A: Carbon bi-directional fabric gives balanced strength in both the warp and weft directions, whereas unidirectional fabric delivers maximum strength in only one axis. Bi-directional textiles are better suited for multi-directional stress applications.
Q: What resin systems can be used with carbon bi-directional fabric?
A: Carbon bi-directional fabric is compatible with several resin systems, including epoxy, polyester, vinyl ester, and other thermosetting resins. Epoxy is most commonly used due to its superior adhesive properties and mechanical performance.
Q: Can carbon unidirectional fabric be used with any resin system?

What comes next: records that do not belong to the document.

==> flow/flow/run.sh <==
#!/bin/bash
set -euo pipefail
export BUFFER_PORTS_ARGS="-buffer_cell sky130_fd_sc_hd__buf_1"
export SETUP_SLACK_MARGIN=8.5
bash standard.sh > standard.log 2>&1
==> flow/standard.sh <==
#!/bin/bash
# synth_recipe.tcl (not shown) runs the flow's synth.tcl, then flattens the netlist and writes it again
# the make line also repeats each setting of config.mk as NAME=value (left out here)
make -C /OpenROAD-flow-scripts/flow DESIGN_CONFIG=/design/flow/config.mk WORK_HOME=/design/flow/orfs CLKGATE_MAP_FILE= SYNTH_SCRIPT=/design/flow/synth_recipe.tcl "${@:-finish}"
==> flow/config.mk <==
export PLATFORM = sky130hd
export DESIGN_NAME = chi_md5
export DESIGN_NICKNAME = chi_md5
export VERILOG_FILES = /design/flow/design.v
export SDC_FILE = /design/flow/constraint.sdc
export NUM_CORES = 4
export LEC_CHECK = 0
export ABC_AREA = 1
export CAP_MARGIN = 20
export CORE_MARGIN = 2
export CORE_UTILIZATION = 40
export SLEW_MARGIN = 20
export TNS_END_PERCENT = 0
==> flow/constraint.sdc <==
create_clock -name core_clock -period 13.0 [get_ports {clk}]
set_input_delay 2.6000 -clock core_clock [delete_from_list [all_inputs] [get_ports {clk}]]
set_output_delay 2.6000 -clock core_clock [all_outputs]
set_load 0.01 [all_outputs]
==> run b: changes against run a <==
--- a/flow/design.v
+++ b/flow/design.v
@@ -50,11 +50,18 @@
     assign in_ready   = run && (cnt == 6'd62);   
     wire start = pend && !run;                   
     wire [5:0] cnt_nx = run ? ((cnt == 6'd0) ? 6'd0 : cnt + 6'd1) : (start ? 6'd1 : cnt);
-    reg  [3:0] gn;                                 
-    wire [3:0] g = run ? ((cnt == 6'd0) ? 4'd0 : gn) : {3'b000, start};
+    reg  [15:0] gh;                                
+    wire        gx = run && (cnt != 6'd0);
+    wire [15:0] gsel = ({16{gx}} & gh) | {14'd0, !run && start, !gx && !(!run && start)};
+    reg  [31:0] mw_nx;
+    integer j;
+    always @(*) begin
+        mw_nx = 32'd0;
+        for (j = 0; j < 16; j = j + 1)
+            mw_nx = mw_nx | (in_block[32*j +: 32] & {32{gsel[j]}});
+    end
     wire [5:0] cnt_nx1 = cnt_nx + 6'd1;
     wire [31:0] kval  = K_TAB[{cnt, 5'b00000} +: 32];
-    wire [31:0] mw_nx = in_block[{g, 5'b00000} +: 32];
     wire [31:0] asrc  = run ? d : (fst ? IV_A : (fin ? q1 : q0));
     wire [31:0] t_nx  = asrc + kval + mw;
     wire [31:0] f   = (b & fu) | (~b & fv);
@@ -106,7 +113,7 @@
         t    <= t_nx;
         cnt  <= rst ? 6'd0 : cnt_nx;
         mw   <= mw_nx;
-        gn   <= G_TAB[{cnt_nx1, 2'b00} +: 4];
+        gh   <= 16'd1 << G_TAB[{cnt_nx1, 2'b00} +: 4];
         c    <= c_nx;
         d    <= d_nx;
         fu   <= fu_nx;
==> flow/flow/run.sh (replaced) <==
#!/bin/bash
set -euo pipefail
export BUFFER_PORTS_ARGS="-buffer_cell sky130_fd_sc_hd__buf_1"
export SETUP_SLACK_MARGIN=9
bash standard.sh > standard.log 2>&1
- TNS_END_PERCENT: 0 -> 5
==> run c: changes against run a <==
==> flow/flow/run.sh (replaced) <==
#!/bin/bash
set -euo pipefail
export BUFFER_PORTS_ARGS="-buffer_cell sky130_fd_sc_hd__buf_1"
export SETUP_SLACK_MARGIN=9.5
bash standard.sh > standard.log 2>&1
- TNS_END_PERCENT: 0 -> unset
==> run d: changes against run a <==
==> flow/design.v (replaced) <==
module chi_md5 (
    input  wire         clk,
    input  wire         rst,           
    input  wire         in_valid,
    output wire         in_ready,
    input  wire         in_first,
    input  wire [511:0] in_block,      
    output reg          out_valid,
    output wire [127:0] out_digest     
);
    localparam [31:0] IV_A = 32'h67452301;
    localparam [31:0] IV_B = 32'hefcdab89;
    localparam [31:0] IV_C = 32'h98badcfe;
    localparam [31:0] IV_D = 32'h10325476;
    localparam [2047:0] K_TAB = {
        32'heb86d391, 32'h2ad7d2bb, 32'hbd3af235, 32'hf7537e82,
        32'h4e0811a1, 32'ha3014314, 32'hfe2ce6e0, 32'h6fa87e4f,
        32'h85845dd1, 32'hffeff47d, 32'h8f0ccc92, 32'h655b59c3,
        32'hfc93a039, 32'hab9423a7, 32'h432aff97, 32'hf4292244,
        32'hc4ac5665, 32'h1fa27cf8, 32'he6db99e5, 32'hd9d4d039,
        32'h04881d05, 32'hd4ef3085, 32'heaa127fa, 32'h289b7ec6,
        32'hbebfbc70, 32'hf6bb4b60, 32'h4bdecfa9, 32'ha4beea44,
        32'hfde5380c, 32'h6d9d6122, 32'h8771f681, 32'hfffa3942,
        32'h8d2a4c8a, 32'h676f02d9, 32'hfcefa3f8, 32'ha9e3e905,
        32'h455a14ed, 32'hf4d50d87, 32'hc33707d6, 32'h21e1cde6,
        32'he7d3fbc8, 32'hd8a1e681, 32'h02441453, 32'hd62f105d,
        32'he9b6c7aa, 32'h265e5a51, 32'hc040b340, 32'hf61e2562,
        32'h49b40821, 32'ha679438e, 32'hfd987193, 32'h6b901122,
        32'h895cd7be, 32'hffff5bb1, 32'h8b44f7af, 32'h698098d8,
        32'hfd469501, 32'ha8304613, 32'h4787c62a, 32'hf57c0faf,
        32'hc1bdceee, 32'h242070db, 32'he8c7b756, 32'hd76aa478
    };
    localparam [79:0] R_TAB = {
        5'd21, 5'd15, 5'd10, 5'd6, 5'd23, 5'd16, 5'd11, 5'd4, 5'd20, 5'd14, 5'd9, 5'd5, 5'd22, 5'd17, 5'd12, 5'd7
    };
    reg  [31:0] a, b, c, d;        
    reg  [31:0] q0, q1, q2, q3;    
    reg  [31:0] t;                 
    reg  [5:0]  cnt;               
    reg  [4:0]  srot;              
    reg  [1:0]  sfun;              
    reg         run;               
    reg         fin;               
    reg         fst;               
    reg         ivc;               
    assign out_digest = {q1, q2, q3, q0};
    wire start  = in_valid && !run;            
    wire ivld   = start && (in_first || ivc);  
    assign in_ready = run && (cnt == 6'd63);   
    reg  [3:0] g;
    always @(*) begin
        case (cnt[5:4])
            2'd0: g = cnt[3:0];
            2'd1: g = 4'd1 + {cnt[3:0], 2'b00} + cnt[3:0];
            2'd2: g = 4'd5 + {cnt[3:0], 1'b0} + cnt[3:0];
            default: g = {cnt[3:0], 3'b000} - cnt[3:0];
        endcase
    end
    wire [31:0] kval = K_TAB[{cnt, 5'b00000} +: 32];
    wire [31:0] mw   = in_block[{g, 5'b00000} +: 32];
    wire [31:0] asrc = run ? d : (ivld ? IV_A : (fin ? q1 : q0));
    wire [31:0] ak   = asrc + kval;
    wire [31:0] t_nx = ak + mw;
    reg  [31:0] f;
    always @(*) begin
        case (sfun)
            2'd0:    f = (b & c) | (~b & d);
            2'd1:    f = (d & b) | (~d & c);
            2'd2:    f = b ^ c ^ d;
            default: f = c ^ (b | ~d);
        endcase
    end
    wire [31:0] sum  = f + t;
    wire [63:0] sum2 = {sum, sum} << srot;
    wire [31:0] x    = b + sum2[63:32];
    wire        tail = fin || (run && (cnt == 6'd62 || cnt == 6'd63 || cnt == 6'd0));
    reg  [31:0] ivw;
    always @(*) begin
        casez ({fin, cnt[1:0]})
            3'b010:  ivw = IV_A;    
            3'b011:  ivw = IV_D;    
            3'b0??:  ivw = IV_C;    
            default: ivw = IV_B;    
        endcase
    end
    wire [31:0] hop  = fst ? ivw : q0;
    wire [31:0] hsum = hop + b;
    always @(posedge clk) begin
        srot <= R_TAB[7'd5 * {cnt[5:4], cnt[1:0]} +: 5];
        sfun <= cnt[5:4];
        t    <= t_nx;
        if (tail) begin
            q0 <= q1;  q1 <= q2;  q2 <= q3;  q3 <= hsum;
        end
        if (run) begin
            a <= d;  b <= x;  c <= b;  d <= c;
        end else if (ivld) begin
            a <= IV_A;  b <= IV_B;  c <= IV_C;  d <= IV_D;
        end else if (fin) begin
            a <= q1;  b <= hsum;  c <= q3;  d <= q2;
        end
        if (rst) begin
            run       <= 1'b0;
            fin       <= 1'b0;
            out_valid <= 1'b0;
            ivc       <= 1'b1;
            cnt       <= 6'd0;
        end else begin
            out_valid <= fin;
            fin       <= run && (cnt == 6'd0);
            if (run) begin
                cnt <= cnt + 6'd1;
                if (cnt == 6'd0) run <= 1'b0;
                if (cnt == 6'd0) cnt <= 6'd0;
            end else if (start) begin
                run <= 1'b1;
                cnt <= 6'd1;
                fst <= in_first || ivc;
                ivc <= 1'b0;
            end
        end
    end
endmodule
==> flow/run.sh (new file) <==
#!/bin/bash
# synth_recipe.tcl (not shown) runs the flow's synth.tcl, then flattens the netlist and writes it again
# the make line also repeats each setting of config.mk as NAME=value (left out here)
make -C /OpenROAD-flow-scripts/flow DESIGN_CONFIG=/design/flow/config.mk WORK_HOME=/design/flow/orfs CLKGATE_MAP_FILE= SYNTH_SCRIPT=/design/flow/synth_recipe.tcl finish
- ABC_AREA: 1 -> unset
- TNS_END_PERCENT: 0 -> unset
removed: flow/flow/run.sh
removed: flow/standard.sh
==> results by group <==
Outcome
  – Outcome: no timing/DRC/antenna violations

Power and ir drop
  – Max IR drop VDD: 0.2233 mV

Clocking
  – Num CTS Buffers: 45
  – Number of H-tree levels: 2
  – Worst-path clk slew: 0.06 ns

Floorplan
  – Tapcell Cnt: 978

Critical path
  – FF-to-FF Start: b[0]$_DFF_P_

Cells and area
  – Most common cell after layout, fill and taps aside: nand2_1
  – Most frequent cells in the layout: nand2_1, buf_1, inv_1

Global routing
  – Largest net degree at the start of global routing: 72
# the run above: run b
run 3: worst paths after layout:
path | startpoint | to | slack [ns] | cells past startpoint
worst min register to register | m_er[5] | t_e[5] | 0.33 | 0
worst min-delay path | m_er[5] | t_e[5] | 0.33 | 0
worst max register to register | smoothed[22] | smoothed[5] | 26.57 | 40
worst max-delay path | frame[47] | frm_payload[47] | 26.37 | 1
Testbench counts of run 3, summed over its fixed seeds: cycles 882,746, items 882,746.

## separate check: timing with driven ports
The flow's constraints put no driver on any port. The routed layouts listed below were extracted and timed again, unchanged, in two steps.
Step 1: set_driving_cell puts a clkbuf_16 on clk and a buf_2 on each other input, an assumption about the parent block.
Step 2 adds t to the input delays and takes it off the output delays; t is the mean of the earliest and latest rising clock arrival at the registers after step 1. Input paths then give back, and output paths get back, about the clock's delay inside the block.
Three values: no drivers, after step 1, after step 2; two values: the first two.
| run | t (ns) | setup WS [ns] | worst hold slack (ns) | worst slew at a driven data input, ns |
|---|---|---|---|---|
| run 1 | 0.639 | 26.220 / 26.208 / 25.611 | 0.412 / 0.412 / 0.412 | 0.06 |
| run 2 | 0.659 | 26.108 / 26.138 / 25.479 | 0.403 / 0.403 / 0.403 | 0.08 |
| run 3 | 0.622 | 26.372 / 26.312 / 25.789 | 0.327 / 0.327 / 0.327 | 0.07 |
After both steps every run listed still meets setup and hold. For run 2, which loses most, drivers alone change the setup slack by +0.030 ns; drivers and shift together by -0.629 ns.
This is an optimization exercise on Yosys and OpenROAD, whose aim is small area, a short achievable clock period and few clock cycles per item, not a production implementation.
RTL that was checked went through simulation tests only; none was proved equivalent to the original.

==> inputs of job 9370 <==
==> flow/design.v (excerpt) <==
module olivia_fec_decoder (
    input  wire        clk,
    input  wire        rst,
    input  wire        in_valid,
    output wire        in_ready,
    input  wire [3:0]  in_bps,
    input  wire [47:0] in_soft,
    output wire        out_valid,
    input  wire        out_ready,
    output wire [6:0]  out_char,
    output wire [2:0]  out_index,
    output wire [11:0] out_peak,
    output wire        out_last
);
Settings: LEC_CHECK=0, CAP_MARGIN=40, CORE_MARGIN=2, CORE_UTILIZATION=60, PLACE_DENSITY=0.7, SLEW_MARGIN=20; clock period 10.0 ns.
standard.sh (not shown) runs the stock make flow with config.mk's settings and CLKGATE_MAP_FILE= SYNTH_SCRIPT=/design/flow/synth_recipe.tcl, a recipe that flattens the netlist after the stock synthesis.
==> flow/flow/run.sh <==
#!/bin/bash
# Standard layout with: buf_4 port buffers, no dummy clock loads,
# and timing repair aiming for 6.6 ns of setup slack.
set -euo pipefail
export BUFFER_PORTS_ARGS="-buffer_cell sky130_fd_sc_hd__buf_4"
export CTS_ARGS="-sink_clustering_enable -repair_clock_nets -dont_use_dummy_load"
export SETUP_SLACK_MARGIN=6.6
bash standard.sh > standard.log 2>&1
==> job 7533 (differences from job 9370) <==
--- a/flow/design.v
+++ b/flow/design.v
@@ -26,19 +26,16 @@
     genvar s, p, q, x, j;
     reg [7:0]  mh;            
     reg [7:0]  gh;            
     reg        rdy;           
     reg        hold_v;        
     reg [47:0] hold;
     reg [2:0]  hold_bm1;
     reg        st;            
-    reg [7:0]  ok_r;          
-    reg [7:0]  st_g;          
-    reg [2:0]  st_r;          
     reg        ld_act;        
     reg [5:0]  ld_t;          
     reg [7:0]  ld_s;          
     reg [7:0]  ld_mh;         
     reg [2:0]  ld_bm1;        
     reg [7:0]  ld_g;          
     reg [7:0]  ld_e;          
     reg [7:0]  ld_m;          
@@ -72,62 +69,41 @@
     wire       t63     = (ld_t == 6'd63);
     wire       done    = fire & ld_act & t63;    
     wire       go_q    = q0v & mh[7] & |(q0_nx & gh_n) & cred_ok;
     wire       go_d    = done & ~q0v & |(ld_g & gh_n) & cred_ok;
     wire       go      = go_q | go_d;
     wire       go_last = go_q & (q0_um == q0_nx);   
     wire       d_last  = (ld_m == ld_g);            
     wire [7:0] q0_um_n = go_q ? (q0_um & ~q0_nx) : q0_um;
-    wire       res_q0  = q0v & ~go_last;
-    wire       res_q1  = q1v;
-    wire       res_l   = ld_act;
-    wire       allow   = ~(res_q0 & res_q1) & ~(res_q0 & res_l) & ~(res_q1 & res_l);
-    wire [7:0] unread  = (res_q0 ? q0_um_n : 8'd0) | (res_q1 ? q1_m : 8'd0) |
-                         (res_l ? ld_m : 8'd0);
-    wire [7:0] nstart  = res_l ? ld_e : res_q1 ? q1_e : res_q0 ? q0_e : gh_n;
-    wire [7:0] ok_b;          
+    wire       t_q1    = q1v;
+    wire       t_q0    = q0v & ~go_last & ~q1v;
+    wire [7:0] unread  = (t_q1 ? q1_m : 8'd0) | (q0v ? q0_um_n : 8'd0);
+    wire [7:0] nstart  = t_q1 ? q1_e : t_q0 ? q0_e : gh_n;
+    wire [7:0] nmask;
+    wire [7:0] nend;
     generate
-        for (j = 0; j < 8; j = j + 1) begin : g_ok
-            wire [7:0] m;
-            for (q = 0; q < 8; q = q + 1) begin : g_m
-                wire [7:0] hit;
-                for (x = 0; x < 8; x = x + 1) begin : g_h
-                    assign hit[x] = nstart[(q + 8 - x) % 8] & (x <= j);
-                end
-                assign m[q] = |hit;
+        for (q = 0; q < 8; q = q + 1) begin : g_nm
+            wire [7:0] hit;
+            for (j = 0; j < 8; j = j + 1) begin : g_h
+                assign hit[j] = nstart[(q + 8 - j) % 8] & (j <= hold_bm1);
             end
-            assign ok_b[j] = allow & ~|(m & unread);
+            assign nmask[q] = |hit;
+            assign nend[q]  = nstart[(q + 7 - hold_bm1) % 8];
         end
     endgenerate
+    wire       start   = hold_v & ~ld_act & ~st & mh[7] & ~(q0v & q1v & ~go_last) &
+                         ~|(nmask & unread);
     wire [2:0] g_bin = {nstart[4] | nstart[5] | nstart[6] | nstart[7],
                         nstart[2] | nstart[3] | nstart[6] | nstart[7],
                         nstart[1] | nstart[3] | nstart[5] | nstart[7]};
     wire [2:0] w_bin = {gh_n[4] | gh_n[5] | gh_n[6] | gh_n[7],
                         gh_n[2] | gh_n[3] | gh_n[6] | gh_n[7],
                         gh_n[1] | gh_n[3] | gh_n[5] | gh_n[7]};
     wire [2:0] r_n   = g_bin - w_bin;
-    wire       idle    = ~ld_act & ~hold_v & ~st;
-    wire       fast    = fire & idle & mh[0] & ok_r[in_bm1];
-    wire       start   = hold_v & ~st & mh[7] & ok_b[hold_bm1];
-    wire [2:0] b0      = fast ? in_bm1 : hold_bm1;
-    wire [7:0] g0      = fast ? st_g : nstart;
-    wire [2:0] r0      = fast ? st_r : r_n;
-    wire [7:0] g0_m;          
-    wire [7:0] g0_e;          
-    generate
-        for (q = 0; q < 8; q = q + 1) begin : g_nm
-            wire [7:0] hit;
-            for (j = 0; j < 8; j = j + 1) begin : g_h
-                assign hit[j] = g0[(q + 8 - j) % 8] & (j <= b0);
-            end
-            assign g0_m[q] = |hit;
-            assign g0_e[q] = g0[(q + 7 - b0) % 8];
-        end
-    endgenerate
     wire [7:0] ih_n = go_q ? q0_ih : go_d ? 8'd1 : ih;
     generate
         for (s = 0; s < 8; s = s + 1) begin : g_neg
             localparam [63:0] TAB = scr_tab(s);
             wire [63:0] hit;
             for (q = 0; q < 64; q = q + 1) begin : g_h
                 assign hit[q] = TAB[q] & ih_n[q / 8] & mh_n[q % 8];
             end
@@ -135,27 +111,25 @@
         end
     endgenerate
     wire [7:0]  pv_init;      
     wire [23:0] xs_init;      
     wire [23:0] xs_one;       
     wire [23:0] xs_step;      
     generate
         for (p = 0; p < 8; p = p + 1) begin : g_xs
-            wire [2:0] cw  = 3'd0 - p[2:0] - r0;
-            wire [2:0] c1  = fast ? cw : 3'd0 - p[2:0] - ld_r;
-            wire [2:0] b1  = fast ? in_bm1 : ld_bm1;
+            wire [2:0] cw  = 3'd0 - p[2:0] - r_n;
+            wire [2:0] c1  = 3'd0 - p[2:0] - ld_r;
             wire [2:0] src = (ld_t[2:0] == 3'd7) ? xsel[3*((p + 7) % 8) +: 3] : xsel[3*p +: 3];
             assign xs_init[3*p +: 3] = cw;
-            assign pv_init[p]        = (cw <= b0);
-            assign xs_one[3*p +: 3]  = (c1 == b1) ? 3'd0 : c1 + 3'd1;
+            assign pv_init[p]        = (cw <= hold_bm1);
+            assign xs_one[3*p +: 3]  = (c1 == ld_bm1) ? 3'd0 : c1 + 3'd1;
             assign xs_step[3*p +: 3] = (src == ld_bm1) ? 3'd0 : src + 3'd1;
         end
     endgenerate
-    wire [7:0]  pv_w = st ? pv : ld_act ? pv : (fast ? pv_init : 8'd0);
     wire       rdy_al = |(mh_n & ld_mh);
     wire       miss   = rdy & ~in_valid & ld_act;
     wire [7:0] s_1    = (ld_t[2:0] == 3'd7) ? {ld_s[6:0], ld_s[7]} : ld_s;
     always @(posedge clk) begin
         if (rst) begin
             mh       <= 8'd1;
             gh       <= 8'd1;
             rdy      <= 1'b0;
@@ -168,32 +142,24 @@
             we       <= 8'd0;
             q0v      <= 1'b0;
             q1v      <= 1'b0;
             win      <= 1'b0;
             cred     <= {NCRED{1'b1}};
         end else begin
             mh <= mh_n;
             gh <= gh_n;
-            if (idle) begin
-                if (fast) begin
-                    ld_act  <= 1'b1;
-                    ld_t    <= 6'd1;
-                    ld_s    <= 8'd1;
-                    ld_mh   <= 8'd2;
-                    rdy     <= 1'b1;
-                    we      <= 8'd1;
-                end else if (fire) begin
-                    hold_v  <= 1'b1;
-                    rdy     <= 1'b0;
-                    we      <= 8'd0;
+            if (~ld_act & ~hold_v & ~st) begin
+                if (fire) begin
+                    hold_v <= 1'b1;
+                    rdy    <= 1'b0;
                 end else begin
-                    rdy     <= 1'b1;
-                    we      <= mh[7] ? 8'd1 : 8'd0;
+                    rdy    <= 1'b1;
                 end
+                we <= 8'd0;
             end else if (hold_v & ~st) begin
                 rdy <= 1'b0;
                 if (start) begin
                     st     <= 1'b1;
                     we     <= 8'd1;
                     hold_v <= 1'b0;
                 end else begin
                     we     <= 8'd0;
@@ -209,17 +175,17 @@
             end else begin
                 if (fire) begin
                     ld_t    <= ld_t + 6'd1;
                     ld_mh   <= {ld_mh[6:0], ld_mh[7]};
                     ld_s    <= s_1;
                     if (t63) begin
                         ld_act <= 1'b0;
                         rdy    <= 1'b1;
-                        we     <= mh[7] ? 8'd1 : 8'd0;
+                        we     <= 8'd0;
                     end else begin
                         rdy    <= 1'b1;
                         we     <= s_1;
                     end
                 end else begin
                     rdy     <= rdy_al;
                     we      <= rdy_al ? ld_s : 8'd0;
                 end
@@ -266,37 +232,30 @@
                 end
             end
             win <= go | (win & ~win_end);
             if (go & ~out_fire)
                 cred <= {1'b0, cred[NCRED-1:1]};
             else if (out_fire & ~go)
                 cred <= {cred[NCRED-2:0], 1'b1};
         end
-        if (fire & idle) begin
+        if (fire & ~ld_act & ~hold_v & ~st) begin
             hold     <= in_soft;
             hold_bm1 <= in_bm1;
         end
-        ok_r <= mh[7] ? ok_b : 8'd0;
-        st_g <= nstart;
-        st_r <= r_n;
-        if (start | fast) begin
-            ld_bm1 <= b0;
-            ld_g   <= g0;
-            ld_e   <= g0_e;
-            ld_m   <= g0_m;
-            ld_r   <= r0;
-        end
-        if (start | (idle & ~fire & mh[7]) | done) begin
+        if (start) begin
+            ld_bm1 <= hold_bm1;
+            ld_g   <= nstart;
+            ld_e   <= nend;
+            ld_m   <= nmask;
+            ld_r   <= r_n;
             xsel   <= xs_init;
             pv     <= pv_init;
-        end else if (st | fast) begin
+        end else if (st) begin
             xsel   <= xs_one;
-            if (fast)
-                pv <= pv_init;
         end else if (fire & ld_act) begin
             xsel   <= xs_step;
             if (ld_t[2:0] == 3'd7)
                 pv <= {pv[6:0], pv[7]};
         end else if (miss) begin
             xsel   <= {xsel[20:0], xsel[23:21]};
             pv     <= {pv[6:0], pv[7]};
         end
@@ -323,17 +282,17 @@
     endgenerate
     wire [47:0] taps;
     generate
         for (s = 0; s < 8; s = s + 1) begin : g_ring
             reg  [383:0] r;
             wire [383:0] sh = {r[377:0], r[383:378]};
             wire [383:0] nx;
             for (p = 0; p < 8; p = p + 1) begin : g_port
-                assign nx[48*p +: 6]      = (we[s] & pv_w[p]) ? xb[6*p +: 6] : sh[48*p +: 6];
+                assign nx[48*p +: 6]      = (we[s] & pv[p]) ? xb[6*p +: 6] : sh[48*p +: 6];
                 assign nx[48*p + 6 +: 42] = sh[48*p + 6 +: 42];
             end
             always @(posedge clk) r <= nx;
             assign taps[6*s +: 6] = r[383:378];
         end
     endgenerate
     reg [7:0] A [0:7];
     generate
==> flow/config.mk (replaced) <==
export PLATFORM = sky130hd
export DESIGN_NAME = olivia_fec_decoder
export DESIGN_NICKNAME = olivia_fec_decoder
export VERILOG_FILES = /design/flow/design.v
export SDC_FILE = /design/flow/constraint.sdc
export NUM_CORES = 8
export LEC_CHECK = 0
export CAP_MARGIN = 40
export CORE_MARGIN = 2
export CORE_UTILIZATION = 35
export PLACE_DENSITY = 0.55
export SLEW_MARGIN = 20
==> reports/summary.txt <==
Hold Path End - g_ring[4].r[95]
Status - no timing/DRC/antenna violations
Worst setup margin - 4.620 ns
Share of cells above drive strength 1 - 17.13%
Max Fclk - 185.9 MHz
Largest delay contributor family on the critical path - adder cells
Vias in the first global route - 78,300
GR Util met1 - 34.73%
Synth Area per Inst - 12.95 um2
Syn-to-layout area delta - 15.46%
Worst Setup SP - q0_um[2]
CTS resizes - 396
Initial antenna violation count - 26
Sequential cell area fraction in the yosys report - 68.09%
# the run above: job 9370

A: Generally, yes. Most carbon unidirectional fabrics are compatible with epoxy, polyester, vinyl ester, and other common resins. However, always check with the manufacturer for sizing or binder compatibility.
Q: Can carbon bi-directional fabric be used in high-temperature applications?
A: Yes, carbon fiber composites can be used in high-temperature environments, especially when combined with high-temperature resins. However, the resin type will determine the maximum service temperature.
Q: What are the typical mechanical properties of carbon bi-directional fabric composites?
A: The mechanical properties of carbon bidirectional fabric composites differ according on the fiber type, resin system, and lay-up procedure. Typically, they have tensile strengths of 3,000-6,000 MPa and moduli ranging from 200-400 GPa, depending on the materials utilized.
Q: Can carbon bi-directional fabric be used in both hand lay-up and resin infusion processes?
A: Yes, carbon bi-directional fabric is versatile and can be used in both manual hand lay-up and automated resin infusion processes, providing excellent results in both methods.
Q: Can bi-directional fabric replace UD in structural parts?
A: It depends on load direction—UD is better for uniaxial loads, while bi-directional suits multidirectional stresses.
Q: What weave is best for complex shapes?
A: Twill or satin weaves offer better drape than plain weave.
Q: How to prevent resin pooling in heavy weaves?
A: Vacuum bagging can be used to guarantee equal resin distribution and reduce voids.
Q: Can I layer carbon bi-directional cloth with UD fabric?
A: Yes—hybrid layups combine multidirectional strength with uniaxial stiffness.
Q: How to cut bi-directional fabric without fraying?
A: Use sharp scissors, rotary cutters, or laser cutting; tape edges beforehand.
Q: What safety precautions are needed?
A: Wear gloves, masks, and eye protection to avoid fiber irritation and resin exposure.